_DIRECTIONS:_
What you return should be the lines from the first line of the records below through the line holding "logic [W-1:0] sum;", unchanged.

_SUPPLIED MATERIAL:_
<file path="src/rtl/sqn_sweep_ctrl_pkg.sv">
// sqn_sweep_ctrl_pkg: shared FSM states, default widths and popcount for the sweep controller
package sqn_sweep_ctrl_pkg;
    typedef enum logic [1:0] {ST_IDLE = 2'd0, ST_RUN = 2'd1, ST_DRAIN = 2'd2, ST_DONE = 2'd3} state_e;
    localparam int DEF_VEC_W = 7;
    localparam int DEF_RES_W = 3;
    localparam int DEF_CNT_W = 10;
    localparam int INC_W = 8;
    function automatic logic [INC_W-1:0] popcount(input logic [31:0] v);
        popcount = '0;
        for (int i = 0; i < 32; i++) popcount = popcount + INC_W'(v[i]);
    endfunction
endpackage

</file>
<file path="src/rtl/sqn_sweep_ctrl_if.sv">
// sqn_sweep_ctrl_if: sweep control/stimulus/activity bundle
// master drives start, abort, gray_mode, res_i; slave (the controller) drives vec_o, busy, done, in_tog, out_tog
interface sqn_sweep_ctrl_if import sqn_sweep_ctrl_pkg::*; #(
    parameter int VEC_W = DEF_VEC_W,
    parameter int RES_W = DEF_RES_W,
    parameter int CNT_W = DEF_CNT_W
);
    logic                   start;
    logic                   abort;
    logic                   gray_mode;
    logic [VEC_W-1:0]       vec_o;
    logic [RES_W-1:0]       res_i;
    logic                   busy;
    logic                   done;
    logic [CNT_W-1:0]       in_tog;
    logic [RES_W*CNT_W-1:0] out_tog;
    modport master (output start, abort, gray_mode, res_i, input vec_o, busy, done, in_tog, out_tog);
    modport slave (input start, abort, gray_mode, res_i, output vec_o, busy, done, in_tog, out_tog);
endinterface

</file>
<file path="src/rtl/sqn_act_counter.sv">
// sqn_act_counter: saturating activity accumulator
// ports: clk, rst_n, clr (zero the count), en (accumulate inc), inc, cnt (saturates at all-ones)
module sqn_act_counter import sqn_sweep_ctrl_pkg::*; #(
    parameter int CNT_W = DEF_CNT_W
) (
    input  logic             clk,
    input  logic             rst_n,
    input  logic             clr,
    input  logic             en,
    input  logic [INC_W-1:0] inc,
    output logic [CNT_W-1:0] cnt
);
    localparam int W = CNT_W + INC_W;
    logic [W-1:0] sum;
    assign sum = W'(cnt) + W'(inc);
    always_ff @(posedge clk or negedge rst_n) begin
        if (!rst_n) cnt <= '0;
        else if (clr) cnt <= '0;
        else if (en) cnt <= (|sum[W-1:CNT_W]) ? '1 : sum[CNT_W-1:0];
    end
endmodule

</file>
<file path="src/rtl/sqn_sweep_ctrl.sv">
// sqn_sweep_ctrl: exhaustive input sweep of a combinational block with toggle-activity counting
// ports: clk, rst_n (async, active low), bus (slave side: start/abort/gray_mode/res_i in; vec_o/busy/done/in_tog/out_tog out)
module sqn_sweep_ctrl import sqn_sweep_ctrl_pkg::*; #(
    parameter int VEC_W = DEF_VEC_W,
    parameter int RES_W = DEF_RES_W,
    parameter int CNT_W = DEF_CNT_W
) (
    input logic             clk,
    input logic             rst_n,
    sqn_sweep_ctrl_if.slave bus
);
    localparam logic [1:0] IDLE  = ST_IDLE;
    localparam logic [1:0] RUN   = ST_RUN;
    localparam logic [1:0] DRAIN = ST_DRAIN;
    localparam logic [1:0] DONE  = ST_DONE;
    localparam logic [VEC_W-1:0] LAST = '1;
    logic [1:0]             state, nxt;
    logic [VEC_W-1:0]       idx, gvec;
    logic [RES_W-1:0]       prev_res;
    logic                   gm, clr, run_go, drain_go, smp, in_en, out_en;
    logic [INC_W-1:0]       in_inc;
    logic [CNT_W-1:0]       itog;
    logic [RES_W*CNT_W-1:0] otog;
    always_comb begin
        nxt = (state == IDLE)  ? ((bus.start && !bus.abort) ? RUN : IDLE) :
              (state == RUN)   ? (bus.abort ? IDLE : (idx == LAST ? DRAIN : RUN)) :
              (state == DRAIN) ? (bus.abort ? IDLE : DONE) : IDLE;
    end
    assign clr      = (state == IDLE) && bus.start && !bus.abort;
    assign run_go   = (state == RUN) && !bus.abort;
    assign drain_go = (state == DRAIN) && !bus.abort;
    assign gvec     = gm ? (idx ^ (idx >> 1)) : idx;
    // res_i reflects the vector applied one cycle earlier, so sampling starts once idx has moved past 0
    assign smp      = (run_go && idx != '0) || drain_go;
    // the first vector and the first response have no predecessor and contribute no toggles
    assign in_en    = run_go && idx != '0;
    assign out_en   = smp && !(state == RUN && idx == VEC_W'(1));
    assign in_inc   = popcount(32'(gvec ^ bus.vec_o));
    always_ff @(posedge clk or negedge rst_n) begin
        if (!rst_n) begin
            state     <= IDLE;
            idx       <= '0;
            gm        <= 1'b0;
            bus.vec_o <= '0;
            prev_res  <= '0;
            bus.busy  <= 1'b0;
            bus.done  <= 1'b0;
        end else begin
            state    <= nxt;
            bus.busy <= (nxt == RUN) || (nxt == DRAIN);
            bus.done <= nxt == DONE;
            if (clr) begin
                idx <= '0;
                gm  <= bus.gray_mode;
            end
            if (run_go) begin
                bus.vec_o <= gvec;
                idx       <= idx + VEC_W'(1);
            end
            if (smp) prev_res <= bus.res_i;
        end
    end
    sqn_act_counter #(.CNT_W(CNT_W)) u_in (
        .clk(clk), .rst_n(rst_n), .clr(clr), .en(in_en), .inc(in_inc), .cnt(itog)
    );
    for (genvar r = 0; r < RES_W; r++) begin : g_out
        sqn_act_counter #(.CNT_W(CNT_W)) u_out (
            .clk(clk), .rst_n(rst_n), .clr(clr), .en(out_en),
            .inc(INC_W'(bus.res_i[r] ^ prev_res[r])), .cnt(otog[r*CNT_W +: CNT_W])
        );
    end
    assign bus.in_tog  = itog;
    assign bus.out_tog = otog;
endmodule

</file>
<file path="src/flat_wrapper.sv">
// flat-port wrapper written by rule: the top's interface ports become plain ports
module sqn_sweep_ctrl_flat import sqn_sweep_ctrl_pkg::*;
#(
    parameter int VEC_W = DEF_VEC_W,
    parameter int RES_W = DEF_RES_W,
    parameter int CNT_W = DEF_CNT_W
)
  (clk, rst_n, bus_start, bus_abort, bus_gray_mode, bus_res_i, bus_vec_o, bus_busy, bus_done, bus_in_tog, bus_out_tog);
  sqn_sweep_ctrl_if #(.VEC_W(VEC_W), .RES_W(RES_W), .CNT_W(CNT_W)) bus_i ();
  input logic clk;
  input logic rst_n;
  input wire logic [$bits(bus_i.start)-1:0] bus_start;
  input wire logic [$bits(bus_i.abort)-1:0] bus_abort;
  input wire logic [$bits(bus_i.gray_mode)-1:0] bus_gray_mode;
  input wire logic [$bits(bus_i.res_i)-1:0] bus_res_i;
  output wire logic [$bits(bus_i.vec_o)-1:0] bus_vec_o;
  output wire logic [$bits(bus_i.busy)-1:0] bus_busy;
  output wire logic [$bits(bus_i.done)-1:0] bus_done;
  output wire logic [$bits(bus_i.in_tog)-1:0] bus_in_tog;
  output wire logic [$bits(bus_i.out_tog)-1:0] bus_out_tog;
  assign bus_i.start = bus_start;
  assign bus_i.abort = bus_abort;
  assign bus_i.gray_mode = bus_gray_mode;
  assign bus_i.res_i = bus_res_i;
  assign bus_vec_o = bus_i.vec_o;
  assign bus_busy = bus_i.busy;
  assign bus_done = bus_i.done;
  assign bus_in_tog = bus_i.in_tog;
  assign bus_out_tog = bus_i.out_tog;
  sqn_sweep_ctrl #(.VEC_W(VEC_W), .RES_W(RES_W), .CNT_W(CNT_W)) u_core (.clk(clk), .rst_n(rst_n), .bus(bus_i));
endmodule
</file>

_RESPONSE AREA:_
<file path="src/rtl/sqn_sweep_ctrl_pkg.sv">
// sqn_sweep_ctrl_pkg: shared FSM states, default widths and popcount for the sweep controller
package sqn_sweep_ctrl_pkg;
    typedef enum logic [1:0] {ST_IDLE = 2'd0, ST_RUN = 2'd1, ST_DRAIN = 2'd2, ST_DONE = 2'd3} state_e;
    localparam int DEF_VEC_W = 7;
    localparam int DEF_RES_W = 3;
    localparam int DEF_CNT_W = 10;
    localparam int INC_W = 8;
    function automatic logic [INC_W-1:0] popcount(input logic [31:0] v);
        popcount = '0;
        for (int i = 0; i < 32; i++) popcount = popcount + INC_W'(v[i]);
    endfunction
endpackage

</file>
<file path="src/rtl/sqn_sweep_ctrl_if.sv">
// sqn_sweep_ctrl_if: sweep control/stimulus/activity bundle
// master drives start, abort, gray_mode, res_i; slave (the controller) drives vec_o, busy, done, in_tog, out_tog
interface sqn_sweep_ctrl_if import sqn_sweep_ctrl_pkg::*; #(
    parameter int VEC_W = DEF_VEC_W,
    parameter int RES_W = DEF_RES_W,
    parameter int CNT_W = DEF_CNT_W
);
    logic                   start;
    logic                   abort;
    logic                   gray_mode;
    logic [VEC_W-1:0]       vec_o;
    logic [RES_W-1:0]       res_i;
    logic                   busy;
    logic                   done;
    logic [CNT_W-1:0]       in_tog;
    logic [RES_W*CNT_W-1:0] out_tog;
    modport master (output start, abort, gray_mode, res_i, input vec_o, busy, done, in_tog, out_tog);
    modport slave (input start, abort, gray_mode, res_i, output vec_o, busy, done, in_tog, out_tog);
endinterface

</file>
<file path="src/rtl/sqn_act_counter.sv">
// sqn_act_counter: saturating activity accumulator
// ports: clk, rst_n, clr (zero the count), en (accumulate inc), inc, cnt (saturates at all-ones)
module sqn_act_counter import sqn_sweep_ctrl_pkg::*; #(
    parameter int CNT_W = DEF_CNT_W
) (
    input  logic             clk,
    input  logic             rst_n,
    input  logic             clr,
    input  logic             en,
    input  logic [INC_W-1:0] inc,
    output logic [CNT_W-1:0] cnt
);
    localparam int W = CNT_W + INC_W;
    logic [W-1:0] sum;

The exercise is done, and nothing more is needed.